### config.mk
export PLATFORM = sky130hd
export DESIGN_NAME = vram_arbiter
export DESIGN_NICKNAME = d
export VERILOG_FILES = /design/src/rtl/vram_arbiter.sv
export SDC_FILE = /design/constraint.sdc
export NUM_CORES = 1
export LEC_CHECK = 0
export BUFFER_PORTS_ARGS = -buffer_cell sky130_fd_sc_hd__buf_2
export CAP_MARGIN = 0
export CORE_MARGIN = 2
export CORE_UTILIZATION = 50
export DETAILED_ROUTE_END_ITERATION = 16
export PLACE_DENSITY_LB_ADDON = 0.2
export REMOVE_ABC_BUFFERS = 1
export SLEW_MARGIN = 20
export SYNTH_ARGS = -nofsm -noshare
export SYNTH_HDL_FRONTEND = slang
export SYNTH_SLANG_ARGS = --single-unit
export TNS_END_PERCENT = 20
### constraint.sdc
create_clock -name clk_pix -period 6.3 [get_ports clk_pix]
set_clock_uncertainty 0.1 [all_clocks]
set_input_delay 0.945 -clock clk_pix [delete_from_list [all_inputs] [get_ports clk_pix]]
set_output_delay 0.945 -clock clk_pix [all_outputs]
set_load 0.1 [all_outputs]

● ● ● ● ● ● ●

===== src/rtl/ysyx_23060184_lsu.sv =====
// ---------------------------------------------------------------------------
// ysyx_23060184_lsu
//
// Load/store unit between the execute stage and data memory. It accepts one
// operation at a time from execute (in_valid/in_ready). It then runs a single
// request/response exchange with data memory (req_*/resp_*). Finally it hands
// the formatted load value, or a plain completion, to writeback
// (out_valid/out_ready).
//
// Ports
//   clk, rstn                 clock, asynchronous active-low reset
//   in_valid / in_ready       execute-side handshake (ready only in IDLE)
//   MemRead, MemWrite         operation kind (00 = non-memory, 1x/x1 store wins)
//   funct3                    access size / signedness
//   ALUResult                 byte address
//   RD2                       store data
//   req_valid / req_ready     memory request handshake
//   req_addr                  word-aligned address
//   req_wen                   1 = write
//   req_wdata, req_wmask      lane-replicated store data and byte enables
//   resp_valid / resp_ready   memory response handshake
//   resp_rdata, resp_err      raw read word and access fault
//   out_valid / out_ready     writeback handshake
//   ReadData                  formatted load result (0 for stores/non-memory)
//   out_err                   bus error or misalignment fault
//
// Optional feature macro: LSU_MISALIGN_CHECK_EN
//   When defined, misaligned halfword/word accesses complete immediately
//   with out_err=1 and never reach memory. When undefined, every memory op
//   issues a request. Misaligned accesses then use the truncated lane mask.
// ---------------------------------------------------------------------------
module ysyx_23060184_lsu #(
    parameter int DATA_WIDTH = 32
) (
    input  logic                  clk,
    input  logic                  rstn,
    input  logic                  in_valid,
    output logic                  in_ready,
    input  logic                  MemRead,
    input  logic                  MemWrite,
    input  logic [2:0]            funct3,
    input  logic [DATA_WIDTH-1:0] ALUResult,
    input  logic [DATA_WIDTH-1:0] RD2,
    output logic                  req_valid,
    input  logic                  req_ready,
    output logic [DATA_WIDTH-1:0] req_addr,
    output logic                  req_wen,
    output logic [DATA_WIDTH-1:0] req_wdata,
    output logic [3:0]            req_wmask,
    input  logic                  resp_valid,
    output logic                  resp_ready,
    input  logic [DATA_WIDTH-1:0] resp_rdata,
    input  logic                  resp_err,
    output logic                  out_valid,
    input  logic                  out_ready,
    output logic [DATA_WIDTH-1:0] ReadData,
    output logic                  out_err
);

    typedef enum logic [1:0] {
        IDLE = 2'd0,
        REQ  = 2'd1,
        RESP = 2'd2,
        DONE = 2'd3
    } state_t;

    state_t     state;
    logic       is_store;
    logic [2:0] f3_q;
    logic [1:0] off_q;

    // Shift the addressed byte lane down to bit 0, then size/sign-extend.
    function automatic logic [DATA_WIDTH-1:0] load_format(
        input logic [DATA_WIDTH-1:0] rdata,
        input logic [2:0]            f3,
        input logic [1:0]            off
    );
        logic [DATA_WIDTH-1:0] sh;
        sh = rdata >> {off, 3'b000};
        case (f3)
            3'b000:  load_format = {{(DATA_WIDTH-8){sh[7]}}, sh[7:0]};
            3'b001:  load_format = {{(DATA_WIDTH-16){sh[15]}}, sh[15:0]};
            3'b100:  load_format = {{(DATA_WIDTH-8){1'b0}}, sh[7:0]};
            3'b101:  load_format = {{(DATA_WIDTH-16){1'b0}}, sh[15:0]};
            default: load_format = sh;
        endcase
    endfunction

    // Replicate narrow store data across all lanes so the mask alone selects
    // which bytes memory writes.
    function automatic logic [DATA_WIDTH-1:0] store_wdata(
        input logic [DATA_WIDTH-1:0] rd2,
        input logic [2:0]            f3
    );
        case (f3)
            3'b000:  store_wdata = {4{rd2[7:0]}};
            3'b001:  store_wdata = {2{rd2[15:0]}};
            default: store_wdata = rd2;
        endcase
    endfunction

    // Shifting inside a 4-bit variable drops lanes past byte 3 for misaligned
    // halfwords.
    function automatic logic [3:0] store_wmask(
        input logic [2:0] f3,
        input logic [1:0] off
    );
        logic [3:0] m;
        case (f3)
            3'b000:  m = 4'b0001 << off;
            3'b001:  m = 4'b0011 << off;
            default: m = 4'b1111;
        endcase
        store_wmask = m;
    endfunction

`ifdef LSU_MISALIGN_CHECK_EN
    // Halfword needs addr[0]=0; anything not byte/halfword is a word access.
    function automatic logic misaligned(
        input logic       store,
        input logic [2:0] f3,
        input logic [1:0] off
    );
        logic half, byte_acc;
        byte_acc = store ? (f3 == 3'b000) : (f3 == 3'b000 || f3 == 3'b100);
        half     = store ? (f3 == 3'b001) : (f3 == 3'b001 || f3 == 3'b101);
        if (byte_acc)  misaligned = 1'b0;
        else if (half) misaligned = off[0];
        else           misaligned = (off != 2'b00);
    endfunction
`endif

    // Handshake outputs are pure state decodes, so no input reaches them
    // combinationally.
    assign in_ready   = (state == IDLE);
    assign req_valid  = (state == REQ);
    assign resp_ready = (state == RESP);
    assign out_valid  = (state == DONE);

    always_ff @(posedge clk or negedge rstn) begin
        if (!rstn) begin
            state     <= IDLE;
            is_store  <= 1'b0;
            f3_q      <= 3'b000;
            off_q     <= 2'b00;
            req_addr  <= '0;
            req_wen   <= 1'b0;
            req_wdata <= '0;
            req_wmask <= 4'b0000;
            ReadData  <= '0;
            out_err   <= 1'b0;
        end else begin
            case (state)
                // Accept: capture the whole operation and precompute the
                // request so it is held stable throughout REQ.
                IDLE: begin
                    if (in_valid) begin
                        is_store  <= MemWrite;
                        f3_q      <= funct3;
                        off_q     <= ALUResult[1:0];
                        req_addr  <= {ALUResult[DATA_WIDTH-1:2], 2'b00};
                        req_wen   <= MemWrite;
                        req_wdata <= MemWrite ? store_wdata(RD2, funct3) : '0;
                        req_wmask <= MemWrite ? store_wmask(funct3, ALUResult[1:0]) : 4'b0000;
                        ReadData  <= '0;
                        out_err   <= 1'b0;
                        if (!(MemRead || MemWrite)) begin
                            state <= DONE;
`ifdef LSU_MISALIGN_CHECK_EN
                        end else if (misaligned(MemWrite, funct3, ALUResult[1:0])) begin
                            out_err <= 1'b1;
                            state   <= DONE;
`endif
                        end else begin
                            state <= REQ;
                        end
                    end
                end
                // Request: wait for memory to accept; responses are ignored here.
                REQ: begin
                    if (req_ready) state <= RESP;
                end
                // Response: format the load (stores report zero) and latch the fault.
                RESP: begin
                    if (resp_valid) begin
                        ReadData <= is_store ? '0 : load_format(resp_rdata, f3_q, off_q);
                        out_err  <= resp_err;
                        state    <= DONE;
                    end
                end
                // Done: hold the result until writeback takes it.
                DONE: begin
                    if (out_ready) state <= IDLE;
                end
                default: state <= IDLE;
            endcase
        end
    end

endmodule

● ● ● ● ● ● ●

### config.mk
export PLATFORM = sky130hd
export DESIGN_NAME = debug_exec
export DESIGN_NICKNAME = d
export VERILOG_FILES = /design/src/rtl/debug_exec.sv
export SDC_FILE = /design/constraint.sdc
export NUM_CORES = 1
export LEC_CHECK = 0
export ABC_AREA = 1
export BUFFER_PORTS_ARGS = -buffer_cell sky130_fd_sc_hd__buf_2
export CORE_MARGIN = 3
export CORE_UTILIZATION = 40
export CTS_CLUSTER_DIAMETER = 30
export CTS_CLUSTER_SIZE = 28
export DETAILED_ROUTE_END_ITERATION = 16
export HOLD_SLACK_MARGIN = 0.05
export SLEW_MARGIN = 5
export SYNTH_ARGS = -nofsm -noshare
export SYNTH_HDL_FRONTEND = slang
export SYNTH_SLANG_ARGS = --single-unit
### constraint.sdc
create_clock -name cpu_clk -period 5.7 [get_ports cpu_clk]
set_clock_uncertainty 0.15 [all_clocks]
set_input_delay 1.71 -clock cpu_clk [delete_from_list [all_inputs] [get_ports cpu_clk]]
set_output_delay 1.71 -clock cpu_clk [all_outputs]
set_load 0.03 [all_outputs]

● ● ● ● ● ● ●

• Work order:
Everything above from the line with "export HOLD_SLACK_MARGIN = 0.05" to the line with "set_load 0.03 [all_outputs]", both included, must be repeated exactly, and nothing outside that range.

• Solution:
export HOLD_SLACK_MARGIN = 0.05
export SLEW_MARGIN = 5
export SYNTH_ARGS = -nofsm -noshare
export SYNTH_HDL_FRONTEND = slang
export SYNTH_SLANG_ARGS = --single-unit
### constraint.sdc
create_clock -name cpu_clk -period 5.7 [get_ports cpu_clk]
set_clock_uncertainty 0.15 [all_clocks]
set_input_delay 1.71 -clock cpu_clk [delete_from_list [all_inputs] [get_ports cpu_clk]]
set_output_delay 1.71 -clock cpu_clk [all_outputs]
set_load 0.03 [all_outputs]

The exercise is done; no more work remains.